Benefit is claimed under 35 U.S.C. 119(a)-(d) to Foreign Application Serial No. 202241052372 filed in India entitled “WORKLOAD PLACEMENT BASED ON DATASTORE CONNECTIVITY GROUP”, on Sep. 13, 2022, by VMware, Inc., which is herein incorporated in its entirety by reference for all purposes.
A data center is a facility that houses servers, data storage devices, and/or other associated components such as backup power supplies, redundant data communications connections, environmental controls such as air conditioning and/or fire suppression, and/or various security systems. A data center may be maintained by an information technology (IT) service provider. An enterprise may utilize data storage and/or data processing services from the provider in order to run applications that handle the enterprises' core business and operational data. The applications may be proprietary and used exclusively by the enterprise or made available through a network for anyone to access and use.
Virtual computing instances (VCIs), such as virtual machines and containers, have been introduced to lower data center capital investment in facilities and operational expenses and reduce energy consumption. A VCI is a software implementation of a computer that executes application software analogously to a physical computer.

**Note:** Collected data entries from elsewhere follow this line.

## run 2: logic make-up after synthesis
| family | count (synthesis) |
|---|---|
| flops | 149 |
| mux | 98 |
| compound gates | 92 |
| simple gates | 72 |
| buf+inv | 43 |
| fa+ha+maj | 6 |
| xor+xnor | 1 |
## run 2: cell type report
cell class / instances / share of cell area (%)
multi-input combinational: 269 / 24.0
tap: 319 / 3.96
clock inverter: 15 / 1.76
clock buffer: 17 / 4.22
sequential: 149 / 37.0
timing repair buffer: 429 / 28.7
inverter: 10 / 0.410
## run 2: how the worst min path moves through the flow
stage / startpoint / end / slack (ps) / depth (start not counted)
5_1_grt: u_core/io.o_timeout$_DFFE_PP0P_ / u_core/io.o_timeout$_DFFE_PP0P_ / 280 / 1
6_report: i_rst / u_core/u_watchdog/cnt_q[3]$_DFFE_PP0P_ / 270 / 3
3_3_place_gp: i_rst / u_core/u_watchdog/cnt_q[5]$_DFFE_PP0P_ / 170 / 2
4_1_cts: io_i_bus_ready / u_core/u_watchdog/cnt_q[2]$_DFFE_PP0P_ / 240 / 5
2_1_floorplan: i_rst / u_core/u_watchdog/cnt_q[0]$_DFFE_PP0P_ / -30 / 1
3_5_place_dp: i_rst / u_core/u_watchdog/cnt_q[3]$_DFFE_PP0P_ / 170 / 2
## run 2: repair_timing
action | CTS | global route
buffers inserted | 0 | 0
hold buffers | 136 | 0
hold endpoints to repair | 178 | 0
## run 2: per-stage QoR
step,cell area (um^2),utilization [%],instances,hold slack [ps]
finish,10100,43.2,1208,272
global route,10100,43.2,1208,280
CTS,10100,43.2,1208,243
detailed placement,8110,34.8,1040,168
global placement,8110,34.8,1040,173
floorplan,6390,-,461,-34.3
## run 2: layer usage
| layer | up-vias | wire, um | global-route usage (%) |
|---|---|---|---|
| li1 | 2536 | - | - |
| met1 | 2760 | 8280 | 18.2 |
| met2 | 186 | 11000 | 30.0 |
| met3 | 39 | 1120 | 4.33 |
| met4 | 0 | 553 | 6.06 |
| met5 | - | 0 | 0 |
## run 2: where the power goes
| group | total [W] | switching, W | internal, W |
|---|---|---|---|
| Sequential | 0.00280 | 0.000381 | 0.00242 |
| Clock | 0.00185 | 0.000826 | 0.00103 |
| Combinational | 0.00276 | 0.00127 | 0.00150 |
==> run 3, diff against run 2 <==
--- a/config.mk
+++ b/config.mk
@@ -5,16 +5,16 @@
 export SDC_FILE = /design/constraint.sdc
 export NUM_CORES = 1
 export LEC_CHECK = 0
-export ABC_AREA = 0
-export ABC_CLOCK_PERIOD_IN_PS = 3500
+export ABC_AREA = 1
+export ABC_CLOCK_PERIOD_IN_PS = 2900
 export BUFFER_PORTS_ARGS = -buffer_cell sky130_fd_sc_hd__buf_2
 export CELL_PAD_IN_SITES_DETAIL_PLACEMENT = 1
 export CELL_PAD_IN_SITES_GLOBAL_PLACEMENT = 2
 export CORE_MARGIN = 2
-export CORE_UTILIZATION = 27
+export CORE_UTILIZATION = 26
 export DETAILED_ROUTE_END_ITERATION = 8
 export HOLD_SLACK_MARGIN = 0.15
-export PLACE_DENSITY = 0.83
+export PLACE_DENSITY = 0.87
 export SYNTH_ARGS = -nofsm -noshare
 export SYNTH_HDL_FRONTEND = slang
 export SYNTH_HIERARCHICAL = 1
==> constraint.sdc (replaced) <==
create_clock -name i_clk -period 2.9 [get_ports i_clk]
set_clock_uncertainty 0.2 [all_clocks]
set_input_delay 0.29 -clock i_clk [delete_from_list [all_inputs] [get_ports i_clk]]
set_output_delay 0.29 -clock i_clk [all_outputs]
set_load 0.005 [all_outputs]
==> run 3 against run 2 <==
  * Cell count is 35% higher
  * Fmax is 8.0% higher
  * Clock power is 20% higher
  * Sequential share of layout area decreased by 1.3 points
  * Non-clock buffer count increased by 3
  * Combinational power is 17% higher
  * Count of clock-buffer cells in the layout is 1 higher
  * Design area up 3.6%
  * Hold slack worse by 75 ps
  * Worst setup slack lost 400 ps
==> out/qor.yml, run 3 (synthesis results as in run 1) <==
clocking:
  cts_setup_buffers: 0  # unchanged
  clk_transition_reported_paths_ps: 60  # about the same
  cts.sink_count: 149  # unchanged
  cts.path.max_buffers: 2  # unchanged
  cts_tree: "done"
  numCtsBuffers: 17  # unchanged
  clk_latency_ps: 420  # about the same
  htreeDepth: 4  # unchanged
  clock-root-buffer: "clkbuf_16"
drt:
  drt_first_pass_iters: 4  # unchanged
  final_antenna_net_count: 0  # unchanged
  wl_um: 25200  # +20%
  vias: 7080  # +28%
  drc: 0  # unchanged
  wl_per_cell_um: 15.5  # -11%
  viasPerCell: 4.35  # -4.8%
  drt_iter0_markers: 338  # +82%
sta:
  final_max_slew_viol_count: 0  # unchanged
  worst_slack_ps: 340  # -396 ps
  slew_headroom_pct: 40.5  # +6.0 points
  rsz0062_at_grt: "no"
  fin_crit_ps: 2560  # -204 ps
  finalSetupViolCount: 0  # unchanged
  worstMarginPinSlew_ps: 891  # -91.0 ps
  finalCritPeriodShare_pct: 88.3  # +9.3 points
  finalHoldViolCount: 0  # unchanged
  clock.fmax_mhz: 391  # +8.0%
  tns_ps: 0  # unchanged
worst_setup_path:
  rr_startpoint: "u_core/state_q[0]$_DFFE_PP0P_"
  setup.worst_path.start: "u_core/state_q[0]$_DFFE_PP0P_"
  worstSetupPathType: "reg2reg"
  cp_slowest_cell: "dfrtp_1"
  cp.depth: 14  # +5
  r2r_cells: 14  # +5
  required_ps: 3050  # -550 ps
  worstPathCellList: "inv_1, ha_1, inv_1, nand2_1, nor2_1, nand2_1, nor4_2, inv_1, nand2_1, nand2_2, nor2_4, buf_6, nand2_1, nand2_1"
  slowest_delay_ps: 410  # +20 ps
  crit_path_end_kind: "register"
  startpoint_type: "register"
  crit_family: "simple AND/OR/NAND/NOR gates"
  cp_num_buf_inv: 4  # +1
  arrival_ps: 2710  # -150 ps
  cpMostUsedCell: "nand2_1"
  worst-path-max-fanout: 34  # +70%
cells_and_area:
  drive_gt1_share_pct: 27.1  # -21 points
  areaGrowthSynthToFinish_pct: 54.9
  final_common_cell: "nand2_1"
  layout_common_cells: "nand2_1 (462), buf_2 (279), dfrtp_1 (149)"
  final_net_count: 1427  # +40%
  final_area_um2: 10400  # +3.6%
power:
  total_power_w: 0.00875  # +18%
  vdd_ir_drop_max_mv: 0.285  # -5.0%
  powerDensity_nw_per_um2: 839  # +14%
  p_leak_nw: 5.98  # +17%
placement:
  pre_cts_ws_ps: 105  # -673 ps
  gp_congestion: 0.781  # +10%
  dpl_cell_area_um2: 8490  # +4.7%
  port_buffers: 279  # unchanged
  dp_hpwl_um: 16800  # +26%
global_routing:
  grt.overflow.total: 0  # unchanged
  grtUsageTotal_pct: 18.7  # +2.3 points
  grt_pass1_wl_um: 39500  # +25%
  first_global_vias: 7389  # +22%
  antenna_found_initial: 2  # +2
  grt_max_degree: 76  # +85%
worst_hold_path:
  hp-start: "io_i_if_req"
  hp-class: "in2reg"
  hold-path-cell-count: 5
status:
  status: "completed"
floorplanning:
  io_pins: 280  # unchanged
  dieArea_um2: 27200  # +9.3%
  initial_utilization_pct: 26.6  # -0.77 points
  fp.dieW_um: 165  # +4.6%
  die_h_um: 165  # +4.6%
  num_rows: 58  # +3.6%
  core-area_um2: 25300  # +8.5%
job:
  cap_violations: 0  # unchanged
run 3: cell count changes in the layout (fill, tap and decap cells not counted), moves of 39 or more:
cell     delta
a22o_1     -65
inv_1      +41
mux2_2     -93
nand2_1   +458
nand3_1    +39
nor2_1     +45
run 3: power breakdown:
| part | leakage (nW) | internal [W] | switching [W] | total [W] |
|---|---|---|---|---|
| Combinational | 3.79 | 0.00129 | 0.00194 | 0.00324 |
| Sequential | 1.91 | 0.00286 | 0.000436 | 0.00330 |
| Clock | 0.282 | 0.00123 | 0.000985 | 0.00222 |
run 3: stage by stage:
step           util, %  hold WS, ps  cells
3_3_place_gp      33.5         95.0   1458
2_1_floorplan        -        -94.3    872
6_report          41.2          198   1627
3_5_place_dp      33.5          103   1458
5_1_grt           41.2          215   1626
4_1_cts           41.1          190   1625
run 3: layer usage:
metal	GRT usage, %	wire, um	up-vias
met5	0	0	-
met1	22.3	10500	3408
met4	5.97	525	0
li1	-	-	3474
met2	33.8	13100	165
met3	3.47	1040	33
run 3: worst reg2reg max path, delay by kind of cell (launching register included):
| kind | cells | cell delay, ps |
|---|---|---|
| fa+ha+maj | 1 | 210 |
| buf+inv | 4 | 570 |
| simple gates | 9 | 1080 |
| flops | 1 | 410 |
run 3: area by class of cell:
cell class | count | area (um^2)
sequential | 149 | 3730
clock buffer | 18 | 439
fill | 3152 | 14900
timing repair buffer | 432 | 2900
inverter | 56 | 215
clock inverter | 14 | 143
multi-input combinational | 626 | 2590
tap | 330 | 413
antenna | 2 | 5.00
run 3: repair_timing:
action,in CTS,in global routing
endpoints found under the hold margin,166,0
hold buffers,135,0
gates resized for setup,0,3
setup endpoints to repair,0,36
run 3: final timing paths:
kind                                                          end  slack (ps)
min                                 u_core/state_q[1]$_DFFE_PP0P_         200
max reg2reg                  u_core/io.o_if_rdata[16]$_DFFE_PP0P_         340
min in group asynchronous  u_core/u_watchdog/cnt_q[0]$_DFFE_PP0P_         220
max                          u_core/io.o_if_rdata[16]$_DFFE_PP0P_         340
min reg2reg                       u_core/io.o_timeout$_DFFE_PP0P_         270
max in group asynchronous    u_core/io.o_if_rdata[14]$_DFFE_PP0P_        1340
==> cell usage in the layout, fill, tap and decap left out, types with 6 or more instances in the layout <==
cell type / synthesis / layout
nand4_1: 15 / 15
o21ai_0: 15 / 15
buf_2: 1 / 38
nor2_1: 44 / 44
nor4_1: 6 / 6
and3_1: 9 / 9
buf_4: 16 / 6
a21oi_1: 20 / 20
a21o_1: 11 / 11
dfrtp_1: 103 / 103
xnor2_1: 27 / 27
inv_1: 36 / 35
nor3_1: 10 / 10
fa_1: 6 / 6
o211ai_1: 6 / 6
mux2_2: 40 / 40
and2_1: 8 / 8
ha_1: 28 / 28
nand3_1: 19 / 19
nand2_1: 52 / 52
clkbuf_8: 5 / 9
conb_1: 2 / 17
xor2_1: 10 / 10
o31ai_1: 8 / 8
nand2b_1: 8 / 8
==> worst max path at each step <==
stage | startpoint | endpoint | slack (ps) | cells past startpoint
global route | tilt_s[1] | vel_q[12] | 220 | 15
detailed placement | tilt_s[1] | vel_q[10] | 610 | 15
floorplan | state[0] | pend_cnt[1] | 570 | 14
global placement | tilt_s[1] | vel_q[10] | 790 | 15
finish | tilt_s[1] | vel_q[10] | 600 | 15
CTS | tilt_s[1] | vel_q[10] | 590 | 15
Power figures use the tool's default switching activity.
$ cat src/rtl/muldiv.sv
// muldiv: iterative radix-2 multiply/divide unit with architectural HI/LO.
// op: 00 MULT, 01 MULTU, 10 DIV, 11 DIVU. Operands are reduced to magnitudes
// on acceptance, 32 CALC steps run on a shared 64-bit accumulator, and a
// single FIX cycle applies the sign correction and writes HI/LO.
// Optional feature macro: MULDIV_DIV_EN. When it is undefined the divide
// datapath is removed; DIV/DIVU then pass IDLE->FIX->IDLE without touching
// HI/LO and dz stays low.
module muldiv (
    input  logic    clk,
    input  logic    rstn,
    muldiv_if.slave bus
);

    localparam logic [1:0] S_IDLE = 2'd0;
    localparam logic [1:0] S_CALC = 2'd1;
    localparam logic [1:0] S_FIX  = 2'd2;

    logic [1:0]  r_state;
    logic        r_isDiv;
    logic [63:0] r_acc;
    logic [31:0] r_magB;
    logic        r_negRes;
    logic [5:0]  r_cnt;
    logic        r_busy;
    logic        r_done;
    logic        r_dz;
    logic [31:0] r_hi;
    logic [31:0] r_lo;

    logic        w_signed;
    logic [31:0] w_magA;
    logic [31:0] w_magB;
    logic [32:0] w_mulSum;
    logic [63:0] w_mulNext;
    logic [63:0] w_prodFix;

    // Signed ops work on magnitudes; the sign is restored in FIX.
    assign w_signed  = ~bus.op[0];
    assign w_magA    = (w_signed & bus.A[31]) ? -bus.A : bus.A;
    assign w_magB    = (w_signed & bus.B[31]) ? -bus.B : bus.B;

    // Multiply step: the multiplier sits in the low half and is consumed
    // LSB-first while partial sums accumulate into the high half.
    assign w_mulSum  = {1'b0, r_acc[63:32]} + (r_acc[0] ? {1'b0, r_magB} : 33'd0);
    assign w_mulNext = {w_mulSum, r_acc[31:1]};
    assign w_prodFix = r_negRes ? -r_acc : r_acc;

`ifdef MULDIV_DIV_EN
    logic        r_negRem;
    logic [31:0] r_origA;
    logic [32:0] w_remShift;
    logic [32:0] w_diff;
    logic [63:0] w_divNext;
    logic [31:0] w_quoFix;
    logic [31:0] w_remFix;

    // Restoring divide step: the remainder lives in the high half, the
    // dividend shifts out of the low half while quotient bits shift in.
    // The shifted remainder needs 33 bits; a set bit 32 of the difference
    // means the trial subtraction went negative and is discarded.
    assign w_remShift = {r_acc[63:32], r_acc[31]};
    assign w_diff     = w_remShift - {1'b0, r_magB};
    assign w_divNext  = w_diff[32] ? {w_remShift[31:0], r_acc[30:0], 1'b0}
                                   : {w_diff[31:0],     r_acc[30:0], 1'b1};
    assign w_quoFix   = r_negRes ? -r_acc[31:0]  : r_acc[31:0];
    assign w_remFix   = r_negRem ? -r_acc[63:32] : r_acc[63:32];

    // Divide-only operand bookkeeping: remainder sign and original dividend
    // (returned in HI on a zero divisor).
    always_ff @(posedge clk or negedge rstn) begin
        if (!rstn) begin
            r_negRem <= 1'b0;
            r_origA  <= 32'd0;
        end else if (r_state == S_IDLE && bus.start) begin
            r_negRem <= w_signed & bus.A[31];
            r_origA  <= bus.A;
        end
    end
`endif

    // Control FSM, iteration datapath and HI/LO/status registers.
    always_ff @(posedge clk or negedge rstn) begin
        if (!rstn) begin
            r_state  <= S_IDLE;
            r_isDiv  <= 1'b0;
            r_acc    <= 64'd0;
            r_magB   <= 32'd0;
            r_negRes <= 1'b0;
            r_cnt    <= 6'd0;
            r_busy   <= 1'b0;
            r_done   <= 1'b0;
            r_dz     <= 1'b0;
            r_hi     <= 32'd0;
            r_lo     <= 32'd0;
        end else begin
            r_done <= 1'b0;
            case (r_state)
                S_IDLE: begin
                    if (bus.hi_we) r_hi <= bus.wdata;
                    if (bus.lo_we) r_lo <= bus.wdata;
                    if (bus.start) begin
                        r_isDiv  <= bus.op[1];
                        r_acc    <= {32'd0, w_magA};
                        r_magB   <= w_magB;
                        r_negRes <= w_signed & (bus.A[31] ^ bus.B[31]);
                        r_cnt    <= 6'd0;
                        r_busy   <= 1'b1;
`ifdef MULDIV_DIV_EN
                        r_dz     <= bus.op[1] & (bus.B == 32'd0);
                        r_state  <= S_CALC;
`else
                        r_dz     <= 1'b0;
                        r_state  <= bus.op[1] ? S_FIX : S_CALC;
`endif
                    end
                end
                S_CALC: begin
                    r_cnt <= r_cnt + 6'd1;
`ifdef MULDIV_DIV_EN
                    r_acc <= r_isDiv ? w_divNext : w_mulNext;
`else
                    r_acc <= w_mulNext;
`endif
                    if (r_cnt == 6'd31) r_state <= S_FIX;
                end
                S_FIX: begin
                    if (!r_isDiv) begin
                        r_hi <= w_prodFix[63:32];
                        r_lo <= w_prodFix[31:0];
                    end
`ifdef MULDIV_DIV_EN
                    else if (r_dz) begin
                        r_hi <= r_origA;
                        r_lo <= 32'hFFFF_FFFF;
                    end else begin
                        r_hi <= w_remFix;
                        r_lo <= w_quoFix;
                    end
`endif
                    r_busy  <= 1'b0;
                    r_done  <= 1'b1;
                    r_state <= S_IDLE;
                end
                default: r_state <= S_IDLE;
            endcase
        end
    end

    assign bus.busy = r_busy;
    assign bus.done = r_done;
    assign bus.dz   = r_dz;
    assign bus.hi   = r_hi;
    assign bus.lo   = r_lo;

endmodule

VCIs have the advantage of not being bound to physical resources, which allows VCIs to be moved around and scaled to meet changing demands of an enterprise without affecting the use of the enterprise's applications. In a software-defined data center, storage resources may be allocated to VCIs in various ways, such as through network attached storage (NAS), a storage area network (SAN) such as fiber channel and/or Internet small computer system interface (iSCSI), a virtual SAN, and/or raw device mappings, among others.
The term “virtual computing instance” (VCI) refers generally to an isolated user space instance, which can be executed within a virtualized environment. Other technologies aside from hardware virtualization can provide isolated user space instances, also referred to as data compute nodes. Data compute nodes may include non-virtualized physical hosts, VCIs, containers that run on top of a host operating system without a hypervisor or separate operating system, and/or hypervisor kernel network interface modules, among others. Hypervisor kernel network interface modules are non-VCI data compute nodes that include a network stack with a hypervisor kernel network interface and receive/transmit threads.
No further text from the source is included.